The research was led by Walter and Eliza Hall Institute researchers Dr Shiraz Tyebji and Associate Professor Chris Tonkin, in collaboration with Professor Anthony Hannan at the Florey Institute of Neuroscience and Mental Health.
At a glance
- Melbourne researchers have revealed that mice conceived from sperm of males infected with the parasite Toxoplasma displayed changes in their brain function and behaviour.
- The study showed Toxoplasma infection in male mice caused changes in levels of ‘small RNA’ molecules contained in their sperm, potentially altering gene expression in the resulting offspring.
- As trauma in men can also cause epigenetic changes in sperm and has been associated with neuropsychiatric changes in their children and grandchildren, the research raises the possibility that men might also transmit changes associated with a Toxoplasma infection to their children.
Infectious inheritance
by Dr Simona Seizova.
Toxoplasma is one of the world’s most common parasites, estimated to be carried by between 25 and 80 per cent of the global population. Toxoplasma infection can cause an initial mild illness in most people, however, pregnant women, babies and people with weakened immunity experience more severe infections.
Associate Professor Tonkin said people could carry the dormant Toxoplasma parasite for decades, and that this had been associated with the appearance of symptoms of mental disorders such as schizophrenia and bipolar disorder.
“Toxoplasma infections have been shown to cause long-term epigenetic changes in a range of cells around our body.
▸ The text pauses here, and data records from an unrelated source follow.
===== src/rtl/mest_pro_pkg.sv =====
// Shared definitions for the MEST Pro instruction sequencer:
// state encoding, instruction field widths and memory-access opcodes.
package mest_pro_pkg;

  localparam int OPCODE_SIZE   = 8;
  localparam int OPERANDA_SIZE = 8;
  localparam int OPERANDB_SIZE = 8;

  localparam logic [OPCODE_SIZE-1:0] OP_LOAD_WORD  = 8'h0D;
  localparam logic [OPCODE_SIZE-1:0] OP_STORE_WORD = 8'h0E;

  typedef enum logic [2:0] {
    S_IDLE,
    S_FETCH,
    S_DECODE,
    S_EXEC,
    S_WAIT,
    S_MEMW,
    S_UPDATE,
    S_HALT
  } seq_state_t;

  // Instructions that must wait for the main-memory port before the PC moves on.
  function automatic logic is_mem_op(input logic [OPCODE_SIZE-1:0] opc);
    return (opc == OP_LOAD_WORD) || (opc == OP_STORE_WORD);
  endfunction

endpackage


===== src/rtl/mest_pro_ret_stack.sv =====
// Return-address LIFO. Only the pointer is reset; entry storage is plain
// registers so the array can map onto distributed RAM.
module mest_pro_ret_stack
  import mest_pro_pkg::*;
#(
  parameter int DEPTH = 4,
  parameter int W     = 8
) (
  input  logic         clk,
  input  logic         i_reset_n,
  input  logic         clear,
  input  logic         push,
  input  logic         pop,
  input  logic [W-1:0] din,
  output logic         full,
  output logic         empty,
  output logic [W-1:0] top
);

  localparam int AW    = $clog2(DEPTH);
  localparam int PTR_W = AW + 1;

  logic [W-1:0]     mem [DEPTH];
  logic [PTR_W-1:0] ptr;
  logic [AW-1:0]    top_idx;

  // The pointer counts entries, so it needs one bit more than the address.
  always_ff @(posedge clk or negedge i_reset_n) begin
    if (!i_reset_n) begin
      ptr <= '0;
    end else if (clear) begin
      ptr <= '0;
    end else if (push && !full) begin
      ptr <= ptr + PTR_W'(1);
    end else if (pop && !empty) begin
      ptr <= ptr - PTR_W'(1);
    end
  end

  always_ff @(posedge clk) begin
    if (push && !full && !clear) begin
      mem[ptr[AW-1:0]] <= din;
    end
  end

  assign full    = (ptr == PTR_W'(DEPTH));
  assign empty   = (ptr == '0);
  assign top_idx = ptr[AW-1:0] - AW'(1);
  assign top     = mem[top_idx];

endmodule


===== src/rtl/mest_pro_seq.sv =====
// MEST Pro instruction sequencer: fetch, decode, execute handshake, memory
// stall and PC resolution (sequential / call / return / halt).
module mest_pro_seq
  import mest_pro_pkg::*;
#(
  parameter int PC_W        = 8,
  parameter int OPC_W       = OPCODE_SIZE,
  parameter int OPA_W       = OPERANDA_SIZE,
  parameter int OPB_W       = OPERANDB_SIZE,
  parameter int STACK_DEPTH = 4
) (
  input  logic                         clk,
  input  logic                         i_reset_n,
  input  logic                         i_start,
  output logic                         o_imem_req,
  output logic [PC_W-1:0]              o_imem_addr,
  input  logic                         i_imem_ack,
  input  logic [OPC_W+OPA_W+OPB_W-1:0] i_imem_data,
  output logic [OPC_W-1:0]             o_op_code,
  output logic [OPA_W-1:0]             o_operand1,
  output logic [OPB_W-1:0]             o_operand2,
  output logic                         o_execute,
  input  logic                         i_exec_done,
  input  logic                         i_jump,
  input  logic                         i_return_pc,
  input  logic                         i_end_of_code,
  input  logic                         i_mm_busy,
  output logic [PC_W-1:0]              o_pc,
  output logic                         o_busy,
  output logic                         o_halted,
  output logic                         o_stack_err
);

  seq_state_t      state;
  logic [PC_W-1:0] pc;
  logic [PC_W-1:0] pc_inc;
  logic            jump_flag;
  logic            ret_flag;
  logic            end_flag;

  logic            stk_push;
  logic            stk_pop;
  logic            stk_clear;
  logic            stk_full;
  logic            stk_empty;
  logic [PC_W-1:0] stk_top;

  assign pc_inc      = pc + PC_W'(1);
  assign o_pc        = pc;
  assign o_imem_addr = pc;

  // Stack strobes follow the UPDATE priority, so push and pop are exclusive.
  assign stk_push  = (state == S_UPDATE) && !end_flag && !ret_flag && jump_flag && !stk_full;
  assign stk_pop   = (state == S_UPDATE) && !end_flag && ret_flag && !stk_empty;
  assign stk_clear = ((state == S_IDLE) || (state == S_HALT)) && i_start;

  mest_pro_ret_stack #(
    .DEPTH (STACK_DEPTH),
    .W     (PC_W)
  ) u_ret_stack (
    .clk       (clk),
    .i_reset_n (i_reset_n),
    .clear     (stk_clear),
    .push      (stk_push),
    .pop       (stk_pop),
    .din       (pc_inc),
    .full      (stk_full),
    .empty     (stk_empty),
    .top       (stk_top)
  );

  always_ff @(posedge clk or negedge i_reset_n) begin
    if (!i_reset_n) begin
      state       <= S_IDLE;
      pc          <= '0;
      o_op_code   <= '0;
      o_operand1  <= '0;
      o_operand2  <= '0;
      jump_flag   <= 1'b0;
      ret_flag    <= 1'b0;
      end_flag    <= 1'b0;
      o_imem_req  <= 1'b0;
      o_execute   <= 1'b0;
      o_busy      <= 1'b0;
      o_halted    <= 1'b0;
      o_stack_err <= 1'b0;
    end else begin
      case (state)
        S_IDLE, S_HALT: begin
          if (i_start) begin
            state       <= S_FETCH;
            pc          <= '0;
            o_stack_err <= 1'b0;
            o_imem_req  <= 1'b1;
            o_busy      <= 1'b1;
            o_halted    <= 1'b0;
          end
        end
        S_FETCH: begin
          if (i_imem_ack) begin
            {o_op_code, o_operand1, o_operand2} <= i_imem_data;
            o_imem_req <= 1'b0;
            state      <= S_DECODE;
          end
        end
        S_DECODE: begin
          o_execute <= 1'b1;
          state     <= S_EXEC;
        end
        S_EXEC: begin
          o_execute <= 1'b0;
          state     <= S_WAIT;
        end
        S_WAIT: begin
          if (i_exec_done) begin
            jump_flag <= i_jump;
            ret_flag  <= i_return_pc;
            end_flag  <= i_end_of_code;
            state     <= is_mem_op(OPCODE_SIZE'(o_op_code)) ? S_MEMW : S_UPDATE;
          end
        end
        S_MEMW: begin
          if (!i_mm_busy) begin
            state <= S_UPDATE;
          end
        end
        S_UPDATE: begin
          if (end_flag || (ret_flag && stk_empty) || (!ret_flag && jump_flag && stk_full)) begin
            // Halting leaves the PC on the offending instruction.
            state    <= S_HALT;
            o_busy   <= 1'b0;
            o_halted <= 1'b1;
            if (!end_flag) begin
              o_stack_err <= 1'b1;
            end
          end else begin
            state      <= S_FETCH;
            o_imem_req <= 1'b1;
            if (ret_flag) begin
              pc <= stk_top;
            end else if (jump_flag) begin
              pc <= PC_W'(o_operand1);
            end else begin
              pc <= pc_inc;
            end
          end
        end
        default: begin
          state <= S_IDLE;
        end
      endcase
    end
  end

endmodule


===== config.mk =====
export PLATFORM = sky130hd
export DESIGN_NAME = mest_pro_seq
export DESIGN_NICKNAME = d
export VERILOG_FILES = /design/src/rtl/mest_pro_pkg.sv /design/src/rtl/mest_pro_ret_stack.sv /design/src/rtl/mest_pro_seq.sv
export SDC_FILE = /design/constraint.sdc
export NUM_CORES = 1
export LEC_CHECK = 0
export ABC_CLOCK_PERIOD_IN_PS = 3000
export BUFFER_PORTS_ARGS = -buffer_cell sky130_fd_sc_hd__buf_2
export CAP_MARGIN = 30
export CELL_PAD_IN_SITES_DETAIL_PLACEMENT = 0
export CELL_PAD_IN_SITES_GLOBAL_PLACEMENT = 1
export CORE_MARGIN = 8
export CORE_UTILIZATION = 40
export DETAILED_ROUTE_END_ITERATION = 16
export PLACE_DENSITY = 0.84
export SLEW_MARGIN = 20
export SYNTH_ARGS = -nofsm -noshare
export SYNTH_HDL_FRONTEND = slang
export SYNTH_SLANG_ARGS = --single-unit

===== constraint.sdc =====
create_clock -name clk -period 3 [get_ports clk]
set_input_delay 0 -clock clk [delete_from_list [all_inputs] [get_ports clk]]
set_output_delay 0 -clock clk [all_outputs]
set_load 0.01 [all_outputs]

Word-level counts from Yosys, hierarchy flattened
Memory sizes are Yosys's and may differ from the RTL's. Index checks and enable logic that the tools add are counted.

Add/subtract/negate cells: 4. Multipliers: 0. Div/mod/pow operators: 0. Order comparisons: 0. Equal/unequal tests: 17. Shift operators: 0. Mux-type cells: 30. Bitwise gates (word level): 0. Reduce and logical (&&, ||, !) cells: 36.

Operator list (count): 8-bit 2-to-1 mux (4); 3-bit 2-to-1 mux (8); 3-bit case mux with 7 select lines (1); 8-bit by 4-bit == test with 1-bit output (second input constant) (2); 8-bit case mux with 2 select lines (1); 3-bit == test (second input constant) (5); 1-bit logical AND (13); 2-bit != test (second input constant) (6); 4-bit AND reduction (3); 1-bit 2-to-1 mux (10); 8-bit by 1-bit adder with 8-bit output (second input constant) (1); 1-bit case mux with 2 select lines (4); 3-bit by 2-bit == test with 1-bit output (second input constant) (2); 3-bit logical NOT (2); 3-bit AND reduction (2); 3-bit nonzero test (2); 1-bit logical NOT (5); 1-bit logical OR (4); 2-bit AND reduction (2); 2-bit nonzero test (2); 3-bit by 1-bit adder with 3-bit output (second input constant) (1); 3-bit by 1-bit == test with 1-bit output (second input constant) (1); 1-bit case mux with 3 select lines (1); 3-bit by 1-bit subtractor with 3-bit output (second input constant) (1); other kinds (4) (4).

Register bits after elaboration: 46. Bits in latches: 0. RAM bits: 32. ROM bits: 0. Input bits: 33. Memories: 1.

Memory list: u_ret_stack.mem (depth 4, width 8, rd ports 1, clocked after Yosys merged registers in 0, write ports 1, line mest_pro_ret_stack.sv:23) `logic [W-1:0] mem [DEPTH];`.

Depth between registers and ports, before layout
Depth in word-level cells: 9. Mapped depth: 9. Depth with buffers taken out: 8.

By module
A second synthesis with hierarchy kept.

Cell total of the unflattened synthesis: 284. Area total of the unflattened synthesis: 3707.3 um2.

By module, submodules not included: mest_pro_seq (times used 1, cells each 204, area an instance 2224.6 um2, seq. area each 1076.0 um2); mest_pro_ret_stack (times used 1, cells each 80, area an instance 1482.7 um2, seq. area each 1036.0 um2).

Worst setup path before layout
Ideal clock, no wire load.

Path type: register -> register. Start point: register u_ret_stack.ptr[0]. End point: register u_ret_stack.ptr[2]. Setup time: 0.079 ns. Data arrival time: 2.332 ns. Data required time: 2.921 ns. Slack: 0.588 ns. Stages on the path, launching flop included: 10. Clock period less this slack: 2.412 ns. Cell sequence: dfrtp_1 > buf_2 > inv_1 > ha_1 > a21bo_2 > nor3_1 > fa_1 > or4_1 > a21oi_1 > a2bb2oi_1.

Cells in the longest elaborated chain, start to end: 6. Elaborated cells between the ends (all ways): 14. Those cells by class: add/sub: 2; eq/ne: 1; mux: 3; reduce/logical: 8.

Ends and longest elaborated chain: start, declared (line mest_pro_ret_stack.sv:24) `logic [PTR_W-1:0] ptr;`; start signal, assigned (line mest_pro_ret_stack.sv:34) `ptr <= ptr + PTR_W'(1);`; start signal, assigned (line mest_pro_ret_stack.sv:36) `ptr <= ptr - PTR_W'(1);`; parallel branches: the longest is 6 deep, another holds 3-bit by 1-bit subtractor with 3-bit output.

Parallel ways; which one is timed is not known. The select of a mux whose other input is x is not followed. A chain may end at the register's enable or synchronous reset.

Final worst setup path
Start point: register u_ret_stack.ptr[1]. End point: register u_ret_stack.ptr[2].

The elaborated chain is that of the path after synthesis.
These are changes that do not alter the genetic sequence of DNA, but influence gene expression – that is, which genes are switched on or off,” he said.
infections when it fertilises and egg (left)?
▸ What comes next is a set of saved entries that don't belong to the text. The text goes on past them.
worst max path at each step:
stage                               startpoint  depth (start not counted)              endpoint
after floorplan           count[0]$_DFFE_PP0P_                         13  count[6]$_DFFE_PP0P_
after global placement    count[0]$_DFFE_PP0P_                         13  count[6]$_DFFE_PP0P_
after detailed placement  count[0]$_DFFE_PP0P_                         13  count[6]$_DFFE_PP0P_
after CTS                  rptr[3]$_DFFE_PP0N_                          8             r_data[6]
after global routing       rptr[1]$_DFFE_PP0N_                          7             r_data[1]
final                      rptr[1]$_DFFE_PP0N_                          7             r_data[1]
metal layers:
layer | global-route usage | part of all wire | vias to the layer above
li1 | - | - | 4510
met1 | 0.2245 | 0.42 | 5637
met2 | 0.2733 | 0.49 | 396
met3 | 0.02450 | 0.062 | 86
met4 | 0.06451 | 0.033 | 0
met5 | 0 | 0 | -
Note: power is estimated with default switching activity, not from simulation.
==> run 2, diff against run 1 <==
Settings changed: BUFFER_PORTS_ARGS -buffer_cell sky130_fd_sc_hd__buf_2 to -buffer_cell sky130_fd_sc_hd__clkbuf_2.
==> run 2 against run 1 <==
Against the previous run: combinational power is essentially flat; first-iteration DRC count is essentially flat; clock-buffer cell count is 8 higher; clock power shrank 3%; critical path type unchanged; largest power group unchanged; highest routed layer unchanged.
### config.mk
export PLATFORM = sky130hd
export DESIGN_NAME = din_debounce_flat
export DESIGN_NICKNAME = d
export VERILOG_FILES = /design/src/rtl/din_debounce_if.sv /design/src/rtl/din_debounce.sv /design/src/flat_wrapper.sv
export SDC_FILE = /design/constraint.sdc
export NUM_CORES = 1
export LEC_CHECK = 0
export ABC_CLOCK_PERIOD_IN_PS = 2800
export CORE_MARGIN = 2
export CORE_UTILIZATION = 55
export CTS_CLUSTER_SIZE = 30
export DETAILED_ROUTE_END_ITERATION = 6
export PLACE_DENSITY = 0.8
export SETUP_SLACK_MARGIN = 0.5
export SLEW_MARGIN = 20
export SYNTH_ARGS = -nofsm -noshare
export SYNTH_HDL_FRONTEND = slang
export SYNTH_SLANG_ARGS = --single-unit
### constraint.sdc
create_clock -name clk -period 2.8 [get_ports clk]
set_input_delay 0.42 -clock clk [delete_from_list [all_inputs] [get_ports clk]]
set_output_delay 0.42 -clock clk [all_outputs]
set_load 0.02 [all_outputs]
Image by Ms Iromi Wanigasuriya
“As other epigenetic changes in fathers – such as those caused by trauma or smoking – can influence their children, we decided to look at whether the effects of epigenetic changes caused by Toxoplasma infection could also be passed between generations.”
By studying male mice infected with Toxoplasma, the researchers were able to narrow their investigations down to the transmission of epigenetic information through sperm, Dr Tyebji said.
“We discovered that Toxoplasma infection alters levels of DNA-like molecules, called small RNA, that are carried by sperm,” he said. “These changes in small RNA levels affect gene expression, and so could potentially influence brain development and behaviour of offspring.
“We were stunned to see that even the next generation – the ‘grandchildren’ of the original infected male – displayed changes in their behaviour,” Dr Tyebji said.
Impacts for public health
Professor Hannan said this was the first time it had been shown that an infection in a male can result in epigenetic changes being transmitted to subsequent generations. “While our studies were in mice, it raises an important question about whether infections in human fathers before conception also impact their children,” he said.
“We normally think more about how infectious diseases in women affect the developing fetus, but perhaps certain infections in men could have long-term impacts on subsequent generations’ health.
“This is certainly something we are following up, both looking at what is happening in humans, as well as investigating infections other than Toxoplasma, including animal models of infection with the SARS-CoV-2 virus which causes COVID-19,” Professor Hannan said.
Associate Professor Tonkin said the study was an outstanding example of how collaboration enhanced medical research. “We have combined more than a decade of research in my laboratory into Toxoplasma infections and their impact on brain development with the expertise Professor Hannan’s team has established in understanding the role of epigenetics in brain development and behaviour,” Associate Professor Tonkin said.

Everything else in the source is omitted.